## What the exercise asks
Consider each line of the material below and note whether it holds "slave". State how many do, and nothing else.

────────────────

`src/rtl/seven_seg_display_driver_if.sv`:
```
// Bus between the register side and the seven-segment display driver.
interface seven_seg_display_driver_if #(
    parameter int unsigned DIGITS = 6
);
    logic [4*DIGITS-1:0] value;
    logic [DIGITS-1:0]   dp_in;
    logic                load;
    logic                blank_lz;
    logic [DIGITS-1:0]   blink_en;
    logic [8*DIGITS-1:0] hex_out;
    logic [7:0]          scan_seg;
    logic [DIGITS-1:0]   scan_sel;

    modport master (
        output value, dp_in, load, blank_lz, blink_en,
        input  hex_out, scan_seg, scan_sel
    );

    modport slave (
        input  value, dp_in, load, blank_lz, blink_en,
        output hex_out, scan_seg, scan_sel
    );
endinterface

```
`src/rtl/seven_seg_display_driver.sv`:
```
// Multi-digit hex display driver: static per-digit segment bytes plus a
// time-multiplexed scan output, with decimal points, leading-zero blanking
// and per-digit blinking.
module seven_seg_display_driver #(
    parameter int unsigned DIGITS     = 6,
    parameter int unsigned BLINK_DIV  = 25000000,
    parameter int unsigned SCAN_DIV   = 50000,
    parameter int unsigned ACTIVE_LOW = 1
) (
    input  logic                          i_clk,
    input  logic                          i_reset,
    seven_seg_display_driver_if.slave     bus
);

    localparam int unsigned BLINK_W = (BLINK_DIV > 1) ? $clog2(BLINK_DIV) : 1;
    localparam int unsigned SCAN_W  = (SCAN_DIV > 1) ? $clog2(SCAN_DIV) : 1;
    localparam int unsigned IDX_W   = (DIGITS > 1) ? $clog2(DIGITS) : 1;
    // XOR masks turning logical "lit = 1" into the physical pin level
    localparam logic [7:0]        SEG_POL = (ACTIVE_LOW != 0) ? 8'hFF : 8'h00;
    localparam logic [DIGITS-1:0] SEL_POL = (ACTIVE_LOW != 0) ? {DIGITS{1'b1}} : {DIGITS{1'b0}};

    logic [4*DIGITS-1:0] r_val;
    logic [DIGITS-1:0]   r_dp;
    logic                r_loaded;
    logic [BLINK_W-1:0]  r_blink_cnt;
    logic                r_blink_phase;
    logic [SCAN_W-1:0]   r_scan_cnt;
    logic [IDX_W-1:0]    r_scan_idx;
    logic [8*DIGITS-1:0] r_hex;
    logic [7:0]          r_scan_seg;
    logic [DIGITS-1:0]   r_scan_sel;

    logic [7:0]          w_byte [DIGITS];
    logic [8*DIGITS-1:0] w_hex;
    logic [DIGITS-1:0]   w_sel;

    // Logical a..g pattern for one hex nibble
    function automatic logic [6:0] glyph(input logic [3:0] nib);
        logic [6:0] seg;
        case (nib)
            4'h0:    seg = 7'h3F;
            4'h1:    seg = 7'h06;
            4'h2:    seg = 7'h5B;
            4'h3:    seg = 7'h4F;
            4'h4:    seg = 7'h66;
            4'h5:    seg = 7'h6D;
            4'h6:    seg = 7'h7D;
            4'h7:    seg = 7'h07;
            4'h8:    seg = 7'h7F;
            4'h9:    seg = 7'h6F;
            4'hA:    seg = 7'h77;
            4'hB:    seg = 7'h7C;
            4'hC:    seg = 7'h39;
            4'hD:    seg = 7'h5E;
            4'hE:    seg = 7'h79;
            default: seg = 7'h71;
        endcase
        return seg;
    endfunction

    // Latch the display value and decimal points on a load strobe
    always_ff @(posedge i_clk) begin
        if (i_reset) begin
            r_val    <= '0;
            r_dp     <= '0;
            r_loaded <= 1'b0;
        end else if (bus.load) begin
            r_val    <= bus.value;
            r_dp     <= bus.dp_in;
            r_loaded <= 1'b1;
        end
    end

    // Free-running blink timebase; phase flips each time the counter wraps
    always_ff @(posedge i_clk) begin
        if (i_reset) begin
            r_blink_cnt   <= '0;
            r_blink_phase <= 1'b0;
        end else if (r_blink_cnt == BLINK_W'(BLINK_DIV - 1)) begin
            r_blink_cnt   <= '0;
            r_blink_phase <= ~r_blink_phase;
        end else begin
            r_blink_cnt   <= r_blink_cnt + BLINK_W'(1);
        end
    end

    // Scan timebase; the digit index advances on every counter wrap
    always_ff @(posedge i_clk) begin
        if (i_reset) begin
            r_scan_cnt <= '0;
            r_scan_idx <= '0;
        end else if (r_scan_cnt == SCAN_W'(SCAN_DIV - 1)) begin
            r_scan_cnt <= '0;
            if (r_scan_idx == IDX_W'(DIGITS - 1)) begin
                r_scan_idx <= '0;
            end else begin
                r_scan_idx <= r_scan_idx + IDX_W'(1);
            end
        end else begin
            r_scan_cnt <= r_scan_cnt + SCAN_W'(1);
        end
    end

    // Per-digit byte: glyph + dp, then leading-zero blank, then blink, then not-loaded
    always_comb begin
        logic       v_zero_above;
        logic [3:0] v_nib;
        logic [7:0] v_seg;
        v_zero_above = 1'b1;
        v_nib        = '0;
        v_seg        = '0;
        w_hex        = '0;
        for (int i = DIGITS - 1; i >= 0; i--) begin
            v_nib        = r_val[4*i +: 4];
            v_seg        = {r_dp[i], glyph(v_nib)};
            v_zero_above = v_zero_above && (v_nib == 4'h0);
            if (bus.blank_lz && v_zero_above && (i != 0)) begin
                v_seg[6:0] = 7'h00;
            end
            if (bus.blink_en[i] && r_blink_phase) begin
                v_seg = 8'h00;
            end
            if (!r_loaded) begin
                v_seg = 8'h00;
            end
            w_byte[i]        = v_seg;
            w_hex[8*i +: 8]  = v_seg ^ SEG_POL;
        end
    end

    assign w_sel = DIGITS'(1) << r_scan_idx;

    // Register static and scan outputs from the same combinational result
    always_ff @(posedge i_clk) begin
        if (i_reset) begin
            r_hex      <= {DIGITS{SEG_POL}};
            r_scan_seg <= SEG_POL;
            r_scan_sel <= DIGITS'(1) ^ SEL_POL;
        end else begin
            r_hex      <= w_hex;
            r_scan_seg <= w_byte[r_scan_idx] ^ SEG_POL;
            r_scan_sel <= w_sel ^ SEL_POL;
        end
    end

    assign bus.hex_out  = r_hex;
    assign bus.scan_seg = r_scan_seg;
    assign bus.scan_sel = r_scan_sel;

endmodule

```
`src/flat_wrapper.sv`:
```
// flat-port wrapper written by rule: the top's interface ports become plain ports
module seven_seg_display_driver_flat 
#(
    parameter int unsigned DIGITS     = 6,
    parameter int unsigned BLINK_DIV  = 25000000,
    parameter int unsigned SCAN_DIV   = 50000,
    parameter int unsigned ACTIVE_LOW = 1
)
  (i_clk, i_reset, bus_value, bus_dp_in, bus_load, bus_blank_lz, bus_blink_en, bus_hex_out, bus_scan_seg, bus_scan_sel);
  seven_seg_display_driver_if #(.DIGITS(DIGITS)) bus_i ();
  input  logic i_clk;
  input  logic i_reset;
  input wire logic [$bits(bus_i.value)-1:0] bus_value;
  input wire logic [$bits(bus_i.dp_in)-1:0] bus_dp_in;
  input wire logic [$bits(bus_i.load)-1:0] bus_load;
  input wire logic [$bits(bus_i.blank_lz)-1:0] bus_blank_lz;
  input wire logic [$bits(bus_i.blink_en)-1:0] bus_blink_en;
  output wire logic [$bits(bus_i.hex_out)-1:0] bus_hex_out;
  output wire logic [$bits(bus_i.scan_seg)-1:0] bus_scan_seg;
  output wire logic [$bits(bus_i.scan_sel)-1:0] bus_scan_sel;
  assign bus_i.value = bus_value;
  assign bus_i.dp_in = bus_dp_in;
  assign bus_i.load = bus_load;
  assign bus_i.blank_lz = bus_blank_lz;
  assign bus_i.blink_en = bus_blink_en;
  assign bus_hex_out = bus_i.hex_out;
  assign bus_scan_seg = bus_i.scan_seg;
  assign bus_scan_sel = bus_i.scan_sel;
  seven_seg_display_driver #(.DIGITS(DIGITS), .BLINK_DIV(BLINK_DIV), .SCAN_DIV(SCAN_DIV), .ACTIVE_LOW(ACTIVE_LOW)) u_core (.i_clk(i_clk), .i_reset(i_reset), .bus(bus_i));
endmodule
```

────────────────

## Your response
2